A imagem mostra uma mulher em primeiro plano, com um fundo desfocado que inclui flores brancas. A mulher está falando ou expressando uma ideia, com uma expressão atenta. Seu cabelo é claro e ela usa brincos. O ambiente parece ser interno, com cores suaves ao fundo.

A ministra das Relações Institucionais, Gleisi Hoffmann, destacou em uma publicação no X (antigo Twitter) que a suspensão do decreto do Imposto sob Operações Financeiras (IOF) mantém a necessidade de conter todas as despesas da União e impõe um ritmo mais lento para liberação do orçamento.

“Importante lembrar que, com a suspensão do decreto do IOF, fica mantida a necessidade de contingenciamento de recursos orçamentários, impondo um ritmo mais lento a execução de todos os tipos de despesas do Orçamento da União”, escreveu.
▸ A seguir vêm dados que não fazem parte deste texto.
$ cat src/ofp_serial_slave.sv
// Two-wire serial port slave: byte framing, register pointer, read address and write strobe
`timescale 1ns/10ps
`default_nettype none
module ofp_serial_slave
   import ofp_pkg::*;
#(
   parameter logic [6:0] SLAVE_ADDR = 7'h55
) (
   input  wire logic       mclk_i,
   input  wire logic       rstn_i,
   input  wire logic       scl_i,
   input  wire logic       sda_i,
   input  wire logic [7:0] rd_data_i,
   output var  logic       sda_oen_o,
   output var  ofp_wr_t    wr_o,
   output var  logic [7:0] rd_addr_o
);

   logic       scl_s1_reg;
   logic       scl_s2_reg;
   logic       scl_d_reg;
   logic       sda_s1_reg;
   logic       sda_s2_reg;
   logic       sda_d_reg;
   ofp_sl_st_t st_reg;
   ofp_phase_t phase_reg;
   logic [3:0] cnt_reg;
   logic [7:0] sh_reg;
   logic       rw_reg;
   logic       ack_ok_reg;
   logic       scl_rise;
   logic       scl_fall;
   logic       start_det;
   logic       stop_det;

   // ****************************************
   // Pin synchronisers
   // ****************************************
   always_ff @(posedge mclk_i or negedge rstn_i) begin
      if (!rstn_i) begin
         scl_s1_reg <= 1'b1;
         scl_s2_reg <= 1'b1;
         scl_d_reg  <= 1'b1;
         sda_s1_reg <= 1'b1;
         sda_s2_reg <= 1'b1;
         sda_d_reg  <= 1'b1;
      end else begin
         scl_s1_reg <= scl_i;
         scl_s2_reg <= scl_s1_reg;
         scl_d_reg  <= scl_s2_reg;
         sda_s1_reg <= sda_i;
         sda_s2_reg <= sda_s1_reg;
         sda_d_reg  <= sda_s2_reg;
      end
   end

   assign scl_rise  = scl_s2_reg & ~scl_d_reg;
   assign scl_fall  = ~scl_s2_reg & scl_d_reg;
   assign start_det = scl_s2_reg & scl_d_reg & sda_d_reg & ~sda_s2_reg;
   assign stop_det  = scl_s2_reg & scl_d_reg & ~sda_d_reg & sda_s2_reg;

   // ****************************************
   // Byte engine
   // ****************************************
   always_ff @(posedge mclk_i or negedge rstn_i) begin
      if (!rstn_i) begin
         st_reg     <= SL_IDLE;
         phase_reg  <= PH_ADDR;
         cnt_reg    <= 4'h0;
         sh_reg     <= 8'h00;
         rw_reg     <= 1'b0;
         ack_ok_reg <= 1'b0;
         sda_oen_o  <= 1'b1;
         wr_o       <= '0;
         rd_addr_o  <= 8'h00;
      end else begin
         wr_o.stb <= 1'b0;
         if (start_det) begin
            st_reg    <= SL_RX;
            phase_reg <= PH_ADDR;
            cnt_reg   <= 4'h0;
            sda_oen_o <= 1'b1;
         end else if (stop_det) begin
            st_reg    <= SL_IDLE;
            sda_oen_o <= 1'b1;
         end else begin
            case (st_reg)
               SL_RX: begin
                  if (scl_rise) begin
                     sh_reg  <= {sh_reg[6:0], sda_s2_reg};
                     cnt_reg <= cnt_reg + 4'h1;
                  end else if (scl_fall && cnt_reg == 4'h8) begin
                     cnt_reg <= 4'h0;
                     case (phase_reg)
                        PH_ADDR: begin
                           if (sh_reg[7:1] == SLAVE_ADDR) begin
                              rw_reg    <= sh_reg[0];
                              phase_reg <= PH_PTR;
                              sda_oen_o <= 1'b0;
                              st_reg    <= SL_ACK;
                           end else begin
                              st_reg <= SL_IDLE;
                           end
                        end
                        PH_PTR: begin
                           rd_addr_o <= sh_reg;
                           phase_reg <= PH_DATA;
                           sda_oen_o <= 1'b0;
                           st_reg    <= SL_ACK;
                        end
                        default: begin
                           // Pointer advances so multi-byte writes fill a bank in order
                           wr_o      <= '{stb: 1'b1, addr: rd_addr_o, data: sh_reg};
                           rd_addr_o <= rd_addr_o + 8'h01;
                           sda_oen_o <= 1'b0;
                           st_reg    <= SL_ACK;
                        end
                     endcase
                  end
               end
               SL_ACK: begin
                  if (scl_fall) begin
                     if (rw_reg) begin
                        sh_reg    <= rd_data_i;
                        rd_addr_o <= rd_addr_o + 8'h01;
                        sda_oen_o <= rd_data_i[7];
                        cnt_reg   <= 4'h0;
                        st_reg    <= SL_TX;
                     end else begin
                        sda_oen_o <= 1'b1;
                        st_reg    <= SL_RX;
                     end
                  end
               end
               SL_TX: begin
                  if (scl_fall) begin
                     if (cnt_reg == 4'h7) begin
                        sda_oen_o <= 1'b1;
                        st_reg    <= SL_RACK;
                     end else begin
                        sh_reg    <= {sh_reg[6:0], 1'b0};
                        sda_oen_o <= sh_reg[6];
                        cnt_reg   <= cnt_reg + 4'h1;
                     end
                  end
               end
               SL_RACK: begin
                  if (scl_rise) begin
                     ack_ok_reg <= ~sda_s2_reg;
                  end else if (scl_fall) begin
                     if (ack_ok_reg) begin
                        sh_reg    <= rd_data_i;
                        rd_addr_o <= rd_addr_o + 8'h01;
                        sda_oen_o <= rd_data_i[7];
                        cnt_reg   <= 4'h0;
                        st_reg    <= SL_TX;
                     end else begin
                        st_reg <= SL_IDLE;
                     end
                  end
               end
               default: begin
                  sda_oen_o <= 1'b1;
               end
            endcase
         end
      end
   end

endmodule // ofp_serial_slave
`default_nettype wire

$ cat src/ofp_top.sv
// Oscillator frequency programming: multiplier bank, hold and freeze, recalibration, output clock
//
// Functional notes
// Output frequency is crystal times multiplier over the two dividers' product.
// Core frequency is the fixed crystal frequency times the multiplier.
// Core stays within 4.85 to 5.67 GHz using a 38-bit multiplier.
// Changes within 3500 ppm of center keep the output running uninterrupted.
// Larger changes recalibrate; output stops up to 10 ms, restarts arbitrary phase.
// A finished recalibration makes the new setting the new center.
// Glitch-sensitive downstream logic should be reset after recalibration.
// Device starts at a factory default, changeable over the serial port.
// Power cycling discards programming and restores the factory default.
// Host changes only the multiplier for small changes, dividers untouched.
// Multiplier bank at 7 to 12, or 13 to 18 on tight variant.
// Host scales the current multiplier by new over current frequency.
// Host computes multiplier with at least 38 bits of precision.
// Without hold, each written multiplier byte takes effect on arrival.
// Control 135 bit 5 set holds the multiplier in effect.
// While held, host writes the complete new multiplier.
// Clearing bit 5 releases the hold and applies the whole word at once.
// Bit 4 of register 137 freezes the core for large changes.
// Host unfreezes and sets bit 6 of 135 within the timeout.
// Host picks high-speed divider 4,5,6,7,9,11; output divider 1 or even.
// Multiplier has 10 integer bits above 28 fraction bits.
`timescale 1ns/10ps
`default_nettype none
module ofp_top
   import ofp_pkg::*;
#(
   parameter int         RECAL_CYCLES_P = RECAL_CYCLES,
   parameter logic       HIGH_STAB      = 1'b0,
   parameter logic [6:0] SLAVE_ADDR     = 7'h55  // Arbitrary bus address
) (
   input  wire logic mclk_i,
   input  wire logic rstn_i,
   input  wire logic scl_i,
   input  wire logic sda_i,
   output var  logic sda_o,
   output var  logic sda_oen_o,
   output var  logic clk_out_o,
   output var  logic recal_busy_o
);

   localparam logic [7:0] BANK_BASE = HIGH_STAB ? ADDR_BANK_HI : ADDR_BANK_STD;

   ofp_wr_t              wr;
   logic [7:0]           rd_addr;
   logic [7:0]           rd_data_reg;
   logic [7:0]           stage_reg [BANK_BYTES];
   logic [47:0]          stage_word;
   logic [FRACTIONAL_MULTIPLIER_W-1:0]   st_fractional_multiplier;
   logic [2:0]           st_hs;
   logic [6:0]           st_n1;
   logic                 hold_mult_reg;
   logic                 apply_new_reg;
   logic                 freeze_core_reg;
   ofp_core_st_t         core_st_reg;
   logic [23:0]          recal_cnt_reg;
   logic [FRACTIONAL_MULTIPLIER_W-1:0]   act_fractional_multiplier_reg;
   logic [2:0]           act_hs_reg;
   logic [6:0]           act_n1_reg;
   logic [FRACTIONAL_MULTIPLIER_W-1:0]   center_reg;
   logic [FRACTIONAL_MULTIPLIER_W-1:0]   acc_reg;
   logic [FRACTIONAL_MULTIPLIER_W:0]     acc_sum;
   logic [11:0]          div_total;
   logic [11:0]          div_cnt_reg;
   logic [11:0]          div_cnt_next;
   logic [FRACTIONAL_MULTIPLIER_W-1:0]   dev;
   logic [7:0]           wr_idx;
   logic [7:0]           rd_idx;
   logic                 wr_ctrl;
   logic                 wr_core;
   logic                 small_step;
   logic                 div_same;
   logic                 differs;
   logic                 st_ok;
   logic                 recal_done;

   // ****************************************
   // Helpers
   // ****************************************
   function automatic logic core_in_range(input logic [FRACTIONAL_MULTIPLIER_W-1:0] m);
      logic [63:0] f;
      f = 64'(m) * FXTAL_KHZ;
      return (f >= FDCO_MIN_FIX) && (f <= FDCO_MAX_FIX);
   endfunction

   // ****************************************
   // Serial port
   // ****************************************
   ofp_serial_slave #(
      .SLAVE_ADDR (SLAVE_ADDR)
   ) u_slave (
      .mclk_i    (mclk_i),
      .rstn_i    (rstn_i),
      .scl_i     (scl_i),
      .sda_i     (sda_i),
      .rd_data_i (rd_data_reg),
      .sda_oen_o (sda_oen_o),
      .wr_o      (wr),
      .rd_addr_o (rd_addr)
   );

   // Open-drain: only ever drives low
   always_ff @(posedge mclk_i or negedge rstn_i) begin
      if (!rstn_i) begin
         sda_o <= 1'b0;
      end else begin
         sda_o <= 1'b0;
      end
   end

   // ****************************************
   // Register file
   // ****************************************
   assign wr_idx  = wr.addr - BANK_BASE;
   assign rd_idx  = rd_addr - BANK_BASE;
   assign wr_ctrl = wr.stb && (wr.addr == ADDR_FREQ_CTRL);
   assign wr_core = wr.stb && (wr.addr == ADDR_CORE_CTRL);

   // Reset is the power cycle: programming is lost, default returns
   always_ff @(posedge mclk_i or negedge rstn_i) begin
      if (!rstn_i) begin
         for (int i = 0; i < BANK_BYTES; i++) begin
            stage_reg[i] <= DEF_WORD[47-8*i -: 8];
         end
      end else if (wr.stb && wr_idx < 8'(BANK_BYTES)) begin
         stage_reg[wr_idx[2:0]] <= wr.data;
      end
   end

   always_ff @(posedge mclk_i or negedge rstn_i) begin
      if (!rstn_i) begin
         hold_mult_reg   <= 1'b0;
         freeze_core_reg <= 1'b0;
      end else begin
         if (wr_ctrl) begin
            hold_mult_reg <= wr.data[HOLD_MULT_BIT];
         end
         if (wr_core) begin
            freeze_core_reg <= wr.data[FREEZE_CORE_BIT];
         end
      end
   end

   // Software set wins over the completion clear
   always_ff @(posedge mclk_i or negedge rstn_i) begin
      if (!rstn_i) begin
         apply_new_reg <= 1'b0;
      end else if (wr_ctrl && wr.data[APPLY_NEW_BIT]) begin
         apply_new_reg <= 1'b1;
      end else if (recal_done) begin
         apply_new_reg <= 1'b0;
      end
   end

   always_ff @(posedge mclk_i or negedge rstn_i) begin
      if (!rstn_i) begin
         rd_data_reg <= 8'h00;
      end else if (rd_idx < 8'(BANK_BYTES)) begin
         rd_data_reg <= stage_reg[rd_idx[2:0]];
      end else if (rd_addr == ADDR_FREQ_CTRL) begin
         rd_data_reg <= 8'(({7'h00, apply_new_reg} << APPLY_NEW_BIT)
                         | ({7'h00, hold_mult_reg} << HOLD_MULT_BIT));
      end else if (rd_addr == ADDR_CORE_CTRL) begin
         rd_data_reg <= 8'({7'h00, freeze_core_reg} << FREEZE_CORE_BIT);
      end else begin
         rd_data_reg <= 8'h00;
      end
   end

   // ****************************************
   // Change classification
   // ****************************************
   assign stage_word = {stage_reg[0], stage_reg[1], stage_reg[2],
                        stage_reg[3], stage_reg[4], stage_reg[5]};
   assign st_fractional_multiplier   = stage_word[FRACTIONAL_MULTIPLIER_W-1:0];
   assign st_hs      = stage_word[HS_MSB:HS_LSB];
   assign st_n1      = stage_word[N1_MSB:N1_LSB];
   assign dev        = (st_fractional_multiplier >= center_reg) ? st_fractional_multiplier - center_reg
                                                : center_reg - st_fractional_multiplier;
   assign small_step = 64'(dev) * 64'(PPM_SCALE) <= 64'(center_reg) * 64'(PPM_WINDOW);
   assign div_same   = (st_hs == act_hs_reg) && (st_n1 == act_n1_reg);
   assign differs    = (st_fractional_multiplier != act_fractional_multiplier_reg) || !div_same;
   assign st_ok      = core_in_range(st_fractional_multiplier);
   assign recal_done = (core_st_reg == ST_RECAL)
                       && (recal_cnt_reg == 24'(RECAL_CYCLES_P - 1));

   // ****************************************
   // Core control
   // ****************************************
   always_ff @(posedge mclk_i or negedge rstn_i) begin
      if (!rstn_i) begin
         core_st_reg   <= ST_RUN;
         recal_cnt_reg <= 24'h000000;
         act_fractional_multiplier_reg <= DEF_FRACTIONAL_MULTIPLIER;
         act_hs_reg    <= DEF_HS_CODE;
         act_n1_reg    <= DEF_N1_CODE;
         center_reg    <= DEF_FRACTIONAL_MULTIPLIER;
         recal_busy_o  <= 1'b0;
      end else begin
         case (core_st_reg)
            ST_RUN: begin
               recal_cnt_reg <= 24'h000000;
               if (!freeze_core_reg && apply_new_reg) begin
                  core_st_reg  <= ST_RECAL;
                  recal_busy_o <= 1'b1;
               end else if (!freeze_core_reg && !hold_mult_reg && differs && st_ok) begin
                  if (small_step && div_same) begin
                     act_fractional_multiplier_reg <= st_fractional_multiplier;
                  end else begin
                     core_st_reg  <= ST_RECAL;
                     recal_busy_o <= 1'b1;
                  end
               end
            end
            ST_RECAL: begin
               recal_cnt_reg <= recal_cnt_reg + 24'h000001;
               if (recal_done) begin
                  // Out-of-range staging keeps the old setting as the center
                  if (st_ok) begin
                     act_fractional_multiplier_reg <= st_fractional_multiplier;
                     act_hs_reg    <= st_hs;
                     act_n1_reg    <= st_n1;
                     center_reg    <= st_fractional_multiplier;
                  end else begin
                     center_reg <= act_fractional_multiplier_reg;
                  end
                  core_st_reg  <= ST_RUN;
                  recal_busy_o <= 1'b0;
               end
            end
            default: begin
               core_st_reg  <= ST_RUN;
               recal_busy_o <= 1'b0;
            end
         endcase
      end
   end

   // ****************************************
   // Core oscillator model and output divider
   // ****************************************
   // Crystal scaled to mclk/2^10 so one core tick never exceeds one cycle
   assign acc_sum      = {1'b0, acc_reg} + {1'b0, act_fractional_multiplier_reg};
   assign div_total    = 12'(4'(act_hs_reg) + HS_OFFSET) * 12'(8'(act_n1_reg) + N1_OFFSET);
   assign div_cnt_next = (div_cnt_reg == div_total - 12'h001) ? 12'h000
                                                              : div_cnt_reg + 12'h001;

   always_ff @(posedge mclk_i or negedge rstn_i) begin
      if (!rstn_i) begin
         acc_reg <= '0;
      end else begin
         acc_reg <= acc_sum[FRACTIONAL_MULTIPLIER_W-1:0];
      end
   end

   always_ff @(posedge mclk_i or negedge rstn_i) begin
      if (!rstn_i) begin
         div_cnt_reg <= 12'h000;
         clk_out_o   <= 1'b0;
      end else if (core_st_reg != ST_RUN) begin
         div_cnt_reg <= 12'h000;
         clk_out_o   <= 1'b0;
      end else if (acc_sum[FRACTIONAL_MULTIPLIER_W]) begin
         div_cnt_reg <= div_cnt_next;
         clk_out_o   <= div_cnt_next < (div_total >> 1);
      end
   end
endmodule // ofp_top
`default_nettype wire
A declaração foi publicada após o ministro Alexandre de Moraes, do Supremo Tribunal Federal (STF), suspender todos os decretos vinculados ao IOF — os do governo e aqueles que foram derrubados pelo Congresso.

Dentro despesas que sofrem com o contingenciamento, está a execução de emendas parlamentares, repasse de interesse dos parlamentares.

Enquanto não houver uma definição na conciliação entre governo e Congresso ou uma nova decisão do STF, os aumentos do IOF propostos pelo governo continuam suspensos.

Na publicação, Gleisi voltou a afirmar que o governo Lula (PT) agiu com responsabilidade para cumprir o arcabouço fiscal aprovado pelo Legislativo e que não tem problema em dialogar com o Congresso e com o STF.